In Aim II, to explore the physiological role of U21 in the context of infection, we will examine HHV-6A U21's role in host evasion, and determine whether HHV-6A U21 functions to downregulate cellular proteins from the cell surface by surveying the effects of HHV-6A U21 expression on the cell surface proteome. We will then widen our scope to examine the how the surface proteome changes in the context of HHV-6A infection. These exploratory experiments should extend our previous work on HHV-7 U21 in new directions;
we aim to discover multiple cellular proteins that illuminate either novel lysosomal trafficking pathways or novel host evasion strategies for HHV-6A. In so doing, we work toward a more complete understanding of how these viruses have demonstrated such great success in evading the host immune response.

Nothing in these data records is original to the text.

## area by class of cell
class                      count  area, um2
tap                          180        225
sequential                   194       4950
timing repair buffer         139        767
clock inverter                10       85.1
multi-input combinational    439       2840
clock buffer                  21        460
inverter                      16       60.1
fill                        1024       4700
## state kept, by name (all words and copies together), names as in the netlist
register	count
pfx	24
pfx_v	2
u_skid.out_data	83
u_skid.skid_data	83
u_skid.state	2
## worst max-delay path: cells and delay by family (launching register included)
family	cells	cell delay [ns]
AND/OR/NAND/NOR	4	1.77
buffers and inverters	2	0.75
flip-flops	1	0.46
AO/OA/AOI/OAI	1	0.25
**config.mk**
```make
export PLATFORM = sky130hd
export DESIGN_NAME = axil_master_flat
export DESIGN_NICKNAME = d
export VERILOG_FILES = /design/src/rtl/axil_master_if.sv /design/src/rtl/axil_master.sv /design/src/flat_wrapper.sv
export SDC_FILE = /design/constraint.sdc
export NUM_CORES = 1
export LEC_CHECK = 0
export CAP_MARGIN = 20
export CORE_UTILIZATION = 30
export DETAILED_ROUTE_END_ITERATION = 8
export PLACE_DENSITY = 0.63
export RECOVER_POWER = 100
export SETUP_SLACK_MARGIN = 0.02
export SYNTH_ARGS = -nofsm -noshare
export SYNTH_HDL_FRONTEND = slang
export SYNTH_SLANG_ARGS = --single-unit
```
**constraint.sdc**
```tcl
create_clock -name ACLK -period 4.6 [get_ports ACLK]
set_input_delay 1.38 -clock ACLK [delete_from_list [all_inputs] [get_ports ACLK]]
set_output_delay 1.38 -clock ACLK [all_outputs]
set_load 0.01 [all_outputs]
```
<file path="config.mk">
export PLATFORM = sky130hd
export DESIGN_NAME = proc_seq_ctrl_flat
export DESIGN_NICKNAME = d
export VERILOG_FILES = /design/src/rtl/proc_seq_ctrl_if.sv /design/src/rtl/proc_seq_ctrl.sv /design/src/flat_wrapper.sv
export SDC_FILE = /design/constraint.sdc
export NUM_CORES = 1
export LEC_CHECK = 0
export ABC_CLOCK_PERIOD_IN_PS = 5900
export CAP_MARGIN = 10
export CORE_MARGIN = 4
export CORE_UTILIZATION = 52
export DETAILED_ROUTE_END_ITERATION = 10
export PLACE_DENSITY = 0.82
export SKIP_CTS_REPAIR_TIMING = 1
export SYNTH_ARGS = -nofsm -noshare
export SYNTH_HDL_FRONTEND = slang
export SYNTH_SLANG_ARGS = --single-unit
</file>
<file path="constraint.sdc">
create_clock -name clk -period 5.9 [get_ports clk]
set_input_delay 0.885 -clock clk [delete_from_list [all_inputs] [get_ports clk]]
set_output_delay 0.885 -clock clk [all_outputs]
set_load 0.005 [all_outputs]
</file>
<file path="src/rtl/proc_seq_ctrl_if.sv">
// proc_seq_ctrl_if: instruction-memory fetch handshake between sequencer and imem
interface proc_seq_ctrl_if #(parameter int PC_W = 8);
  logic            imem_req;
  logic [PC_W-1:0] imem_addr;
  logic            imem_ack;
  logic [7:0]      imem_rdata;
  modport master(output imem_req, imem_addr, input imem_ack, imem_rdata);
  modport slave(input imem_req, imem_addr, output imem_ack, imem_rdata);
endinterface

</file>
<file path="src/rtl/proc_seq_ctrl.sv">
// proc_seq_ctrl: multicycle fetch/decode/exec/writeback sequencer for the 8-bit 2-opcode-bit datapath
module proc_seq_ctrl #(
  parameter int PC_W      = 8,
  parameter int RESET_PC  = 0,
  parameter int FETCH_TMO = 15
) (
  input  logic                    clk,
  input  logic                    rst_n,
  input  logic                    start,
  proc_seq_ctrl_if.master         bus,
  output logic [1:0]              opcode,
  output logic [1:0]              rd_addr,
  output logic [1:0]              rs_addr,
  output logic [1:0]              rt_addr,
  output logic                    alu_en,
  output logic                    wb_sel,
  output logic                    reg_we,
  output logic                    busy,
  output logic                    halted,
  output logic                    err
);
  localparam logic [2:0] S_IDLE   = 3'd0;
  localparam logic [2:0] S_FETCH  = 3'd1;
  localparam logic [2:0] S_DECODE = 3'd2;
  localparam logic [2:0] S_EXEC   = 3'd3;
  localparam logic [2:0] S_WB     = 3'd4;
  localparam logic [2:0] S_HALT   = 3'd5;
  localparam logic [2:0] S_ERR    = 3'd6;
  localparam int CW = $clog2(FETCH_TMO + 1);
  logic [2:0]      state;
  logic [PC_W-1:0] pc;
  logic [7:0]      instr;
  logic [CW-1:0]   cnt;
  logic            is_jmp;
  logic [PC_W-1:0] off;
  assign is_jmp = instr[7:6] == 2'b10;
  assign off    = PC_W'($signed(instr[5:0]));
  always_ff @(posedge clk or negedge rst_n) begin
    if (!rst_n) begin
      state <= S_IDLE;
      pc    <= PC_W'(RESET_PC);
      instr <= '0;
      cnt   <= '0;
    end else begin
      case (state)
        S_IDLE: if (start) state <= S_FETCH;
        S_FETCH:
          if (bus.imem_ack) begin
            instr <= bus.imem_rdata;
            cnt   <= '0;
            state <= S_DECODE;
          end else begin
            // an ack on the last allowed cycle is taken above, so it beats the timeout
            cnt <= cnt + 1'b1;
            if (cnt == CW'(FETCH_TMO - 1)) state <= S_ERR;
          end
        S_DECODE: state <= S_EXEC;
        S_EXEC:
          if (!is_jmp) state <= S_WB;
          else if (instr[5:0] == '0) state <= S_HALT;
          else begin
            pc    <= pc + off;
            state <= S_FETCH;
          end
        S_WB: begin
          pc    <= pc + 1'b1;
          state <= S_FETCH;
        end
        default: ;
      endcase
    end
  end
  assign bus.imem_req  = state == S_FETCH;
  assign bus.imem_addr = pc;
  assign opcode  = instr[7:6];
  assign rd_addr = instr[5:4];
  assign rs_addr = instr[3:2];
  assign rt_addr = instr[1:0];
  assign wb_sel  = instr[6];
  assign alu_en  = state == S_EXEC && !is_jmp;
  assign reg_we  = state == S_WB;
  assign busy    = state inside {S_FETCH, S_DECODE, S_EXEC, S_WB};
  assign halted  = state == S_HALT;
  assign err     = state == S_ERR;
endmodule
</file>
<file path="src/flat_wrapper.sv">
// flat-port wrapper written by rule: the top's interface ports become plain ports
module proc_seq_ctrl_flat 
#(
  parameter int PC_W      = 8,
  parameter int RESET_PC  = 0,
  parameter int FETCH_TMO = 15
)
  (clk, rst_n, start, opcode, rd_addr, rs_addr, rt_addr, alu_en, wb_sel, reg_we, busy, halted, err, bus_imem_req, bus_imem_addr, bus_imem_ack, bus_imem_rdata);
  proc_seq_ctrl_if #(.PC_W(PC_W)) bus_i ();
  input  logic clk;
  input  logic rst_n;
  input  logic start;
  output logic [1:0] opcode;
  output logic [1:0] rd_addr;
  output logic [1:0] rs_addr;
  output logic [1:0] rt_addr;
  output logic alu_en;
  output logic wb_sel;
  output logic reg_we;
  output logic busy;
  output logic halted;
  output logic err;
  output wire logic [$bits(bus_i.imem_req)-1:0] bus_imem_req;
  output wire logic [$bits(bus_i.imem_addr)-1:0] bus_imem_addr;
  input wire logic [$bits(bus_i.imem_ack)-1:0] bus_imem_ack;
  input wire logic [$bits(bus_i.imem_rdata)-1:0] bus_imem_rdata;
  assign bus_imem_req = bus_i.imem_req;
  assign bus_imem_addr = bus_i.imem_addr;
  assign bus_i.imem_ack = bus_imem_ack;
  assign bus_i.imem_rdata = bus_imem_rdata;
  proc_seq_ctrl #(.PC_W(PC_W), .RESET_PC(RESET_PC), .FETCH_TMO(FETCH_TMO)) u_core (.clk(clk), .rst_n(rst_n), .start(start), .bus(bus_i), .opcode(opcode), .rd_addr(rd_addr), .rs_addr(rs_addr), .rt_addr(rt_addr), .alu_en(alu_en), .wb_sel(wb_sel), .reg_we(reg_we), .busy(busy), .halted(halted), .err(err));
endmodule
</file>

OF THIS RESEARCH TO PUBLIC HEALTH The high fevers resulting from HHV-6 infection are perhaps the most common cause of febrile seizures in young children, with a peak incidence in the second year of life. Childhood seizures have long been known to be associated with a substantially increased risk of temporal epilepsy (3). A recent study has shown that HHV- 6, and HHV-7 infection accounts for ~40% of all cases of severe seizures in young children (4). HHV6 DNA was found in 70% of brain tissue resections from mesial temporal lobe epilepsy (5). Together, these studies suggest a link between childhood infection with HHV-6 and -7, and the development of epilepsy. HHV-6 also reactivates in hematopoietic cell transplant recipients, resulting in poor neurocognitive outcome and can result in acute limbic encephalitis (3,4). The function of lysosomes is of critical importance to a cell's ability to break down both extracellular ingested material, as well as intracellular substrates. To maintain a functioning lysosome, proper targeting of lysosomal enzymes to lysosomes is critical, a point underscored by the growing number of devastating genetic deficiencies ascribed to lysosomal storage disorders. The U21 protein encoded by HHV-7 uses the cellular lysosomal sorting machinery to reroute class I MHC molecules for destruction in lysosomes. Discovering how U21 does this may illuminate novel cellular lysosomal sorting pathways. A clearer understanding of how lysosomal proteins reach their destination will inform our ability to treat lysosomal storage diseases.